Po spotkaniu przeciwko Białej Gwieździe pojawiło się wiele głosów sugerujących brak ambicji i zaangażowania piłkarzy Legii. Trener warszawian nie akceptuje takich sugestii i wie, jak pokierować swoimi podopiecznymi, aby ci zapomnieli o sobotniej porażce i pokonali lokalnych rywali. - To są ludzie ambitni i każdy z nich ma swoją dumę. Po sponiewieraniu przez Wisłę, moi piłkarze będą chcieli pozytywnie zareagować w meczu z Polonią. Jestem w kręgu zamknięty. Muszę się w nim poruszać, tak jak najlepiej potrafię. Nasz pierwszy problem, jak przyszedłem do klubu polegał na tym, że drużyna była w dołku. Ja ją z niego wyciągnąłem. W pięciu meczach po spotkaniu ze Śląskiem Wrocław cztery razy zwyciężyliśmy, a raz przegraliśmy. Drużyna się odbudowała. Mimo tych wygranych meczy jednak, jedyne co słyszałem to, że gramy fatalnie. Piłkarze zostali zaszczuci - mówi Białas i dodaje, że wtorkowe spotkanie Legioniści muszą wygrać w głowach. Jedyny mój przysłowiowy kij na zawodników, to nasza poniedziałkowa rozmowa, którą odbędziemy po kolacji wieczorem. To będzie nasza ostatnia odprawa przed wtorkowym meczem. Później zawodnicy rozegrają mecze w swoich głowach - tłumaczy szkoleniowiec.
Sami piłkarze przyznają, że mecz z Wisłą ich podłamał, ale są profesjonalistami i nie dadzą sobie odebrać dumy i honoru. - Trener powiedział nam, że to co się stało w sobotę powinniśmy zostawić w szatni lub pod prysznicem i jak będziemy wracać po meczu do domu, już powinniśmy myśleć o derbach Warszawy. Jako środkowy pomocnik jestem od tego, aby kreować grę i muszę wziąć na siebie odpowiedzialność także po porażce, gdyż moja rola w drużynie jest dość ważna. Nie pozostaje nam nic innego jak całe swoje serca włożyć w pojedynek z Polonią i przynajmniej być najlepszymi we własnym mieście - mówi Maciej Iwański.

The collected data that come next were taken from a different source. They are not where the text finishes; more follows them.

<file path="src/rtl/cdb_pkg.sv">
// Shared CDB definitions used by the bus scheduler and the producer-side arbiters.
// Address 0 means "bus disconnected"; device index i drives address i+1.
package cdb_pkg;

    localparam int CDB_ADDR_W      = 4;
    localparam int CDB_MAX_DEVICES = 15;

    typedef logic [CDB_ADDR_W-1:0] cdb_addr_t;

    localparam cdb_addr_t CDB_NONE = 4'h0;

    function automatic cdb_addr_t cdb_index_to_addr(input cdb_addr_t idx);
        return idx + 1'b1;
    endfunction

endpackage

</file>
<file path="src/rtl/cdb_bus_scheduler_rr_pick_first.sv">
// Wrap-around priority pick: first set bit of req at or after base.
// The request vector is rotated so the search becomes a plain lowest-set-bit find.
module rr_pick_first #(
    parameter int N     = 15,
    parameter int IDX_W = (N > 1) ? $clog2(N) : 1
) (
    input  logic [N-1:0]     req,
    input  logic [IDX_W-1:0] base,
    output logic [IDX_W-1:0] idx,
    output logic             valid
);

    localparam logic [IDX_W:0] N_W = (IDX_W+1)'(N);

    logic [N-1:0]            rot;
    logic [N-1:0]            lowest;
    logic [N:0][IDX_W-1:0]   enc;
    logic [IDX_W:0]          sum;

    assign rot    = N'({req, req} >> base);
    assign lowest = rot & (~rot + 1'b1);

    // One-hot to binary of the offset from base
    assign enc[0] = '0;
    generate
        for (genvar gi = 0; gi < N; gi++) begin : g_enc
            assign enc[gi+1] = enc[gi] | (lowest[gi] ? IDX_W'(gi) : '0);
        end
    endgenerate

    assign sum   = {1'b0, base} + {1'b0, enc[N]};
    assign idx   = (sum >= N_W) ? IDX_W'(sum - N_W) : sum[IDX_W-1:0];
    assign valid = |req;

endmodule

</file>
<file path="src/rtl/cdb_bus_scheduler.sv">
// CDB grant scheduler: round-robin assignment of eligible producers to enabled
// buses, with registered select/grant outputs and one-cycle lockout after a grant.
module cdb_bus_scheduler
    import cdb_pkg::*;
#(
    parameter int CDB_COUNT = 2,
    parameter int DEV_COUNT = 15
) (
    input  logic                            clk,
    input  logic                            reset_n,
    input  logic [DEV_COUNT-1:0]            request,
    input  logic [CDB_COUNT-1:0]            bus_enable,
    input  logic                            flush,
    output logic [CDB_ADDR_W*CDB_COUNT-1:0] select,
    output logic [DEV_COUNT-1:0]            grant_vec
);

    localparam int IDX_W = (DEV_COUNT > 1) ? $clog2(DEV_COUNT) : 1;
    localparam logic [IDX_W-1:0] LAST_IDX = IDX_W'(DEV_COUNT - 1);

    generate
        if (DEV_COUNT < 1 || DEV_COUNT > CDB_MAX_DEVICES) begin : g_bad_dev_count
            $error("cdb_bus_scheduler: DEV_COUNT must be in 1..15");
        end
        if (CDB_COUNT < 1) begin : g_bad_cdb_count
            $error("cdb_bus_scheduler: CDB_COUNT must be at least 1");
        end
    endgenerate

    logic [IDX_W-1:0]                    rr_ptr_reg, rr_ptr_next;
    logic [DEV_COUNT-1:0]                grant_vec_reg, grant_vec_next;
    logic [CDB_ADDR_W*CDB_COUNT-1:0]     select_reg, select_next;
    logic [DEV_COUNT-1:0]                eligible;

    logic [CDB_COUNT-1:0][DEV_COUNT-1:0] pick_req;
    logic [CDB_COUNT-1:0][IDX_W-1:0]     pick_idx;
    logic [CDB_COUNT-1:0]                pick_valid;
    logic [CDB_COUNT-1:0]                bus_grant;
    logic [CDB_COUNT-1:0][DEV_COUNT-1:0] grant_onehot;
    logic [CDB_COUNT:0][DEV_COUNT-1:0]   gv_acc;
    logic [CDB_COUNT:0][IDX_W-1:0]       ptr_acc;

    // The registered grant vector doubles as the lockout mask
    assign eligible = request & ~grant_vec_reg;

    assign pick_req[0] = eligible;
    assign gv_acc[0]   = '0;
    assign ptr_acc[0]  = rr_ptr_reg;

    generate
        for (genvar gi = 0; gi < CDB_COUNT; gi++) begin : g_bus
            rr_pick_first #(
                .N     (DEV_COUNT),
                .IDX_W (IDX_W)
            ) u_pick (
                .req   (pick_req[gi]),
                .base  (rr_ptr_reg),
                .idx   (pick_idx[gi]),
                .valid (pick_valid[gi])
            );

            assign bus_grant[gi]    = bus_enable[gi] & pick_valid[gi] & ~flush;
            assign grant_onehot[gi] = DEV_COUNT'(bus_grant[gi]) << pick_idx[gi];

            assign select_next[gi*CDB_ADDR_W +: CDB_ADDR_W] = bus_grant[gi]
                ? cdb_index_to_addr(CDB_ADDR_W'(pick_idx[gi])) : CDB_NONE;

            // A disabled bus consumes no device, so the next bus sees the same candidates
            if (gi + 1 < CDB_COUNT) begin : g_chain
                assign pick_req[gi+1] = pick_req[gi] & ~grant_onehot[gi];
            end

            assign gv_acc[gi+1]  = gv_acc[gi] | grant_onehot[gi];
            assign ptr_acc[gi+1] = !bus_grant[gi] ? ptr_acc[gi]
                                 : (pick_idx[gi] == LAST_IDX) ? '0
                                 : pick_idx[gi] + 1'b1;
        end
    endgenerate

    assign grant_vec_next = gv_acc[CDB_COUNT];
    assign rr_ptr_next    = ptr_acc[CDB_COUNT];

    always_ff @(posedge clk) begin
        if (!reset_n) begin
            select_reg    <= '0;
            grant_vec_reg <= '0;
            rr_ptr_reg    <= '0;
        end else begin
            select_reg    <= select_next;
            grant_vec_reg <= grant_vec_next;
            rr_ptr_reg    <= rr_ptr_next;
        end
    end

    assign select    = select_reg;
    assign grant_vec = grant_vec_reg;

endmodule

</file>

W zajęcie trzeciego miejsca wierzy również Jakub Rzeźniczak, który będzie pauzował za kartki i nie wystąpi na Konwiktorskiej. - Takie mecze jak z Wisłą trafiają się raz na jakiś czas. Mówi się trudno, takie życie i trzeba iść dalej. Mamy przed sobą dwa mecze. Polonia tanio skóry nie sprzeda. Szans na mistrzostwo nie mamy. Na razie jesteśmy czwarci, ale Ruch przegrał w piątek, a czeka ich jeszcze spotkanie z Lechem - mówi z nadzieją obrońca Wojskowych.
Jeżeli rzeczywiście we wtorek będzie wola walki ze strony Legionistów, to sympatycy zebrani na trybunach obiektu Polonii będą mieli okazję obejrzeć najlepsze derby od lat.
- Mogę obiecać, że moi zawodnicy nie będą w żałobnych nastrojach tak, jak byli po spotkaniu z Wisłą. Jeszcze w niedzielę na treningu mieli spuszczone głowy, ale później mam nadzieję, że zapomnieli o przykrej sobocie. Nie możemy zachować się, jak napastnik, który miał niewykorzystaną sytuację, a potem przez pół godziny nad nią rozmyślał i przez to zmarnował kolejne szanse na bramkę. Nie chcę wierzyć, że piłkarzom się nie chcę. Wszyscy mają dumę i honor. I tego będą bronić! - zakończył Białas.